Aquarium Advice Regular
Joined
Sep 21, 2004
Messages
53
Location
Memphis, TN
I recently purchased 2 of these in a plant order, and I can't find much information on them...

They are in a new tank, but I gather they might grow too large eventually.

Anyone have advise on how I should handle them? I read a post that mentioned laying the tuber sideways instead of planting it.

The leaves on mine are already 'melting.' :(
 
First, don't worry on the melting. It's from transplanting, they should grow back quickly.

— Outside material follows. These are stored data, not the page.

`src/rtl/xclk_pkg.sv`:
```
// xclk_pkg: shared constants and the elaboration-time depth check for xclk_sync_filter.
package xclk_pkg;
    localparam int XCLK_MIN_STAGES = 2;
    localparam int XCLK_NCH        = 10;
    localparam int XCLK_STAGES     = 3;
    localparam int XCLK_FILT_W     = 4;
    function automatic bit stages_ok(input int stages);
        return stages >= XCLK_MIN_STAGES;
    endfunction
endpackage

```
`src/rtl/xclk_sync_filter_if.sv`:
```
// xclk_sync_filter_if: control, async input and synchronised/filtered output bundle.
interface xclk_sync_filter_if
    import xclk_pkg::*;
#(
    parameter int NCH    = XCLK_NCH,
    parameter int FILT_W = XCLK_FILT_W
) ();
    logic              en_i;
    logic [FILT_W-1:0] filt_len_i;
    logic [NCH-1:0]    async_i;
    logic [NCH-1:0]    sync_o;
    logic [NCH-1:0]    filt_o;
    logic [NCH-1:0]    rise_o;
    logic [NCH-1:0]    fall_o;
    logic              chg_o;
    modport master (output en_i, filt_len_i, async_i, input sync_o, filt_o, rise_o, fall_o, chg_o);
    modport slave  (input en_i, filt_len_i, async_i, output sync_o, filt_o, rise_o, fall_o, chg_o);
endinterface

```
`src/rtl/xclk_filter_ch.sv`:
```
// xclk_filter_ch: one channel's stability filter; edge pulses only when XCLK_SYNC_EDGE_EN is defined.
module xclk_filter_ch #(
    parameter int   FILT_W  = 4,
    parameter logic RST_VAL = 1'b0
) (
    input  logic              clk_i,
    input  logic              rst_i,
    input  logic              en_i,
    input  logic [FILT_W-1:0] filt_len_i,
    input  logic              sync_i,
    output logic              filt_o,
    output logic              rise_o,
    output logic              fall_o
);
    logic [FILT_W-1:0] cnt;
    logic              diff;
    logic              upd;
    assign diff = sync_i != filt_o;
    // >= rather than == so lowering the threshold mid-count still accepts promptly
    assign upd  = diff && (!en_i || cnt >= filt_len_i);
    always_ff @(posedge clk_i or posedge rst_i) begin
        if (rst_i) begin
            filt_o <= RST_VAL;
            cnt    <= '0;
        end else begin
            if (upd) filt_o <= sync_i;
            cnt <= (en_i && diff && !upd) ? cnt + 1'b1 : '0;
        end
    end
`ifdef XCLK_SYNC_EDGE_EN
    always_ff @(posedge clk_i or posedge rst_i) begin
        if (rst_i) begin
            rise_o <= 1'b0;
            fall_o <= 1'b0;
        end else begin
            rise_o <= upd && sync_i;
            fall_o <= upd && !sync_i;
        end
    end
`else
    assign rise_o = 1'b0;
    assign fall_o = 1'b0;
`endif
endmodule

```
`src/rtl/xclk_sync_filter.sv`:
```
// xclk_sync_filter: NCH-channel flop-chain synchroniser plus per-channel glitch filter.
// Edge outputs (rise/fall/chg) are generated only when XCLK_SYNC_EDGE_EN is defined.
module xclk_sync_filter
    import xclk_pkg::*;
#(
    parameter int   NCH     = XCLK_NCH,
    parameter int   STAGES  = XCLK_STAGES,
    parameter int   FILT_W  = XCLK_FILT_W,
    parameter logic RST_VAL = 1'b0
) (
    input logic               clk_i,
    input logic               rst_i,
    xclk_sync_filter_if.slave bus
);
    if (!stages_ok(STAGES)) begin : g_bad_stages
        $error("xclk_sync_filter: STAGES below XCLK_MIN_STAGES");
    end
    logic [NCH-1:0] stage [STAGES];
    // pure flop chain, nothing combinational between stages
    always_ff @(posedge clk_i or posedge rst_i) begin
        if (rst_i) begin
            for (int k = 0; k < STAGES; k++) stage[k] <= {NCH{RST_VAL}};
        end else begin
            stage[0] <= bus.async_i;
            for (int k = 1; k < STAGES; k++) stage[k] <= stage[k-1];
        end
    end
    assign bus.sync_o = stage[STAGES-1];
    for (genvar i = 0; i < NCH; i++) begin : g_ch
        xclk_filter_ch #(.FILT_W(FILT_W), .RST_VAL(RST_VAL)) u_ch (
            .clk_i      (clk_i),
            .rst_i      (rst_i),
            .en_i       (bus.en_i),
            .filt_len_i (bus.filt_len_i),
            .sync_i     (stage[STAGES-1][i]),
            .filt_o     (bus.filt_o[i]),
            .rise_o     (bus.rise_o[i]),
            .fall_o     (bus.fall_o[i])
        );
    end
    assign bus.chg_o = |(bus.rise_o | bus.fall_o);
endmodule

```
`src/flat_wrapper.sv`:
```
// flat-port wrapper written by rule: the top's interface ports become plain ports
module xclk_sync_filter_flat import xclk_pkg::*;
#(
    parameter int   NCH     = XCLK_NCH,
    parameter int   STAGES  = XCLK_STAGES,
    parameter int   FILT_W  = XCLK_FILT_W,
    parameter logic RST_VAL = 1'b0
)
  (clk_i, rst_i, bus_en_i, bus_filt_len_i, bus_async_i, bus_sync_o, bus_filt_o, bus_rise_o, bus_fall_o, bus_chg_o);
  xclk_sync_filter_if #(.NCH(NCH), .FILT_W(FILT_W)) bus_i ();
  input logic clk_i;
  input logic rst_i;
  input wire logic [$bits(bus_i.en_i)-1:0] bus_en_i;
  input wire logic [$bits(bus_i.filt_len_i)-1:0] bus_filt_len_i;
  input wire logic [$bits(bus_i.async_i)-1:0] bus_async_i;
  output wire logic [$bits(bus_i.sync_o)-1:0] bus_sync_o;
  output wire logic [$bits(bus_i.filt_o)-1:0] bus_filt_o;
  output wire logic [$bits(bus_i.rise_o)-1:0] bus_rise_o;
  output wire logic [$bits(bus_i.fall_o)-1:0] bus_fall_o;
  output wire logic [$bits(bus_i.chg_o)-1:0] bus_chg_o;
  assign bus_i.en_i = bus_en_i;
  assign bus_i.filt_len_i = bus_filt_len_i;
  assign bus_i.async_i = bus_async_i;
  assign bus_sync_o = bus_i.sync_o;
  assign bus_filt_o = bus_i.filt_o;
  assign bus_rise_o = bus_i.rise_o;
  assign bus_fall_o = bus_i.fall_o;
  assign bus_chg_o = bus_i.chg_o;
  xclk_sync_filter #(.NCH(NCH), .STAGES(STAGES), .FILT_W(FILT_W), .RST_VAL(RST_VAL)) u_core (.clk_i(clk_i), .rst_i(rst_i), .bus(bus_i));
endmodule
```
`config.mk`:
```
export PLATFORM = sky130hd
export DESIGN_NAME = xclk_sync_filter_flat
export DESIGN_NICKNAME = d
export VERILOG_FILES = /design/src/rtl/xclk_pkg.sv /design/src/rtl/xclk_sync_filter_if.sv /design/src/rtl/xclk_filter_ch.sv /design/src/rtl/xclk_sync_filter.sv /design/src/flat_wrapper.sv
export SDC_FILE = /design/constraint.sdc
export NUM_CORES = 1
export LEC_CHECK = 0
export CORE_ASPECT_RATIO = 0.9
export CORE_MARGIN = 5
export CORE_UTILIZATION = 38
export DETAILED_ROUTE_END_ITERATION = 16
export PLACE_DENSITY_LB_ADDON = 0.1
export SLEW_MARGIN = 25
export SYNTH_ARGS = -nofsm -noshare
export SYNTH_HDL_FRONTEND = slang
export SYNTH_SLANG_ARGS = --single-unit
```
`constraint.sdc`:
```
create_clock -name clk_i -period 5.8 [get_ports clk_i]
set_input_delay 1.16 -clock clk_i [delete_from_list [all_inputs] [get_ports clk_i]]
set_output_delay 1.16 -clock clk_i [all_outputs]
set_load 0.005 [all_outputs]
```
==> flow_summary.json <==
{
  "netlist_top_cells_area": "dfrtp_1 (47%), ha_1 (15%), buf_4 (7.3%)",
  "cpLargestDelayFamily": "buffers and inverters",
  "cts.repair.resized": 0,
  "crit_chain": "clkdlybuf4s50_1 -> ha_1 -> nor3b_4 -> o211ai_2 -> mux2_4",
  "yosysSeqAreaShare_pct": 47.3,
  "grt_max_degree": 44,
  "routed-via-count": 2374,
  "coreArea_um2": 10900,
  "numCtsBuffers": 9,
  "hp-class": "reg2reg",
  "first_pass_iters": 4,
  "cts.htree.levels": 3,
  "fin_skew_ns": 0.00427,
  "maxSlewViolCount": 0,
  "cts_hold_buffers": 0,
  "synth_area_um2": 4230,
  "ir_drop_v": 0.000138,
  "synth_most_common_cell": "dfrtp_1",
  "hold_viol": 0,
  "die_w_um": 121,
  "ys_types": 16,
  "wl_per_cell_um": 13.0,
  "startpoint_type": "input pin",
  "synthTopCellsByCount": "dfrtp_1 (80), ha_1 (50), buf_4 (41)",
  "cts_tree": "built",
  "start_util_pct": 39.0,
  "diodes": 0,
  "pre_cts_slack_ns": 2.56,
  "avgSynthCellArea_um2": 12.2,
  "dr.first_iter.drc_count": 87,
  "clock_latency_ns": 0.33,
  "finalCriticalPeriod_ns": 2.85,
  "slew_headroom_pct": 56.6,
  "rsz0062_at_grt": "false",
  "worstMarginPinSlew_ns": 0.648,
  "route.detailed.drc": 0,
  "cp-end-kind": "register",
  "slowest_delay_ns": 0.88,
  "synth_top_cell_area_share_pct": 47.3,
  "rows": 36,
  "gp_congestion": 0.728,
  "syn_inst": 346,
  "fmax_mhz": 350,
  "setup_tns_ns": 0,
  "placed_cell_area_um2": 4560,
  "synth_edf_count": 0,
  "final_layout_size_suffix_gt1_share_pct": 12.2,
  "required_ns": 6.01,
  "layout.nets": 440,
  "via_per_inst": 4.49,
  "overflow": 0,
  "cts.clk_slew.worst_paths_ns": 0.06,
  "clock_sinks": 80,
  "clock_path_buffers": 2,
  "power.density_nw_per_um2": 290,
  "cts_setup_buffers": 0,
  "io_buffers": 36,
  "yosysWarnings": 0,
  "timing.final.ws_setup_ns": 2.95,
  "cp_max_fo": 10,
  "maxCapViolCount": 0,
  "multiInputGateArea_um2": 1910,
  "critPathSlowestCell": "clkdlybuf4s50_1",
  "grtUsageTotal_pct": 11.5,
  "antenna_found_initial": 0,
  "grt_pass1_wl_mm": 11.9,
  "seqCellArea_um2": 2000,
  "p_leak_nw": 2.28,
  "grt_pass1_vias": 2454,
  "root_buffer": "clkbuf_16",
  "fillers": 1024,
  "status": "complete, no violations",
  "syn2layout_area_growth_pct": 15.3,
  "crit_arrival_ns": 3.06,
  "period_share_pct": 49.2,
  "worstSetupPathType": "in2reg",
  "ios": 58,
  "die_h_um": 110,
  "synth_seq_cells": 80,
  "setup_viol": 0,
  "die-area_um2": 13300,
  "stdcell_area_um2": 4880,
  "synthArstFlopShare_pct": 100,
  "postRouteAntennaNets": 0,
  "routed_wirelength_mm": 6.90,
  "synth_top_area_cell": "dfrtp_1",
  "synth-main-ff-cell": "dfrtp_1",
  "critPathBufInv": 1,
  "post-dp-hpwl_mm": 4.86
}
==> cells in the final DEF (no fill, tap or decap), drive strengths merged <==
cell type       n
conb           21
xnor2          10
ha             50
nor3b          10
o211ai         20
o2111ai        10
inv            23
nor2           40
buf             1
clkinv          2
clkbuf         12
bufinv          2
nand2          10
clkdlybuf4s50  36
nand3          10
and2b          10
dfrtp          80
xor2           20
mux2           10
==> registers in the layout, summed over array words and instances (netlist names) <==
register and flops:
u_core.stage 20, u_core.bus.sync_o 10, u_core.g_ch.u_ch.filt_o 10, u_core.g_ch.u_ch.cnt 40
==> per-layer routing <==
layer / vias to the layer above / wire length, um / global-route usage [%]
met3: 11 / 280 / 3.52
met2: 35 / 3210 / 18.5
met1: 1160 / 3290 / 14.7
li1: 1168 / - / -
met4: 0 / 117 / 4.40
met5: - / 0 / 0
==> stage by stage <==
step | power [mW] | utilization (%) | hold WS (ns) | instances
after floorplan | 0.778 | - | 0.331 | 366
after global placement | 0.819 | 42.0 | 0.332 | 514
after detailed placement | 0.822 | 42.0 | 0.335 | 514
after CTS | 1.44 | 44.9 | 0.347 | 529
after global routing | 1.49 | 44.9 | 0.350 | 529
final | 1.41 | 44.9 | 0.345 | 529
==> cells by family after synthesis <==
group           share of synthesized area, %
simple gates                            11.8
buf+inv                                 9.41
compound gates                          6.80
other cells                           0.0886
mux                                     3.55
fa+ha+maj                               14.8
flops                                   47.3
xor+xnor                                6.21
==> path summary, 6_finish.rpt <==
check / end / slack (ns) / cells after the start / startpoint
min reg2reg: u_core.bus.sync_o[0] / 0.35 / 0 / u_core.stage[10]
max: u_core.g_ch[7].u_ch.filt_o / 2.95 / 5 / bus_filt_len_i[0]
max reg2reg: u_core.g_ch[7].u_ch.filt_o / 4.29 / 5 / u_core.g_ch[7].u_ch.cnt[0]
min: u_core.bus.sync_o[0] / 0.35 / 0 / u_core.stage[10]
min in group asynchronous: u_core.g_ch[6].u_ch.filt_o / 1.21 / 2 / rst_i
max in group asynchronous: u_core.stage[12] / 3.61 / 3 / rst_i
==> report_power, final <==
group | total, mW | internal (mW) | switching, mW | leakage [nW]
Clock | 0.607 | 0.397 | 0.210 | 0.159
Combinational | 0.188 | 0.0982 | 0.0902 | 1.11
Sequential | 0.619 | 0.591 | 0.0275 | 1.02
Total | 1.41 | 1.09 | 0.328 | 2.28
==> layout make-up <==
| cell class | count | area share [%] |
|---|---|---|
| timing repair buffer | 37 | 7.54 |
| inverter | 24 | 1.87 |
| tap | 152 | 3.90 |
| clock buffer | 12 | 5.26 |
| multi-input combinational | 221 | 39.1 |
| clock inverter | 3 | 1.33 |
| sequential | 80 | 41.0 |
==> worst register-to-register path, cell delays in order (launching register included) <==
cell,delay (ns)
dfrtp_1,0.38
inv_1,0.06
ha_1,0.31
nor3b_4,0.23
o211ai_2,0.12
mux2_4,0.30
(Power assumes the default switching activity.)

Placement, midground, and do not shade them at all. In the midground, with lots of light 3+wpg, they should only grow a few inches tall, but the leaves will be 3-5 inches across. with poor lighting, or shaded by another plant, they will shoot up leaves to float on the surface, and the underwater leaves will also not stay low to the ground, but will grow up (either a little or a lot) before attaining their full size. This will look very messy, and will block the view of plants behind it. With planting the tuber, I've always just planted it regular, never tried the sideways planting. (Side note, outdoor pond lillies, with a similar tuber, are planted sideways, because the tuber grows sideways, not downwards. I don't know if this matters with spatterdock.)

Hope this helps.
 
Should I remove the leaves, since they are melting?

I read that these are bad with the end of the tuber rotting, which is why it should be sideways. And I also read that these get to to 8' across in ponds and will take over an aquarium...?
 
I've certainly got a Nymphea sp. (closely related to genus Nuphar) which is taking my tank by storm. I have to cut off 4-10 new stems every week or so. The lily pads themselves are about a foot in diameter now! They certainly take over if they're doing well... I'd just advise that you keep them under control as much as possible.

And yes, remove (by cutting, not by pulling) all leaves that are rotting/melting away.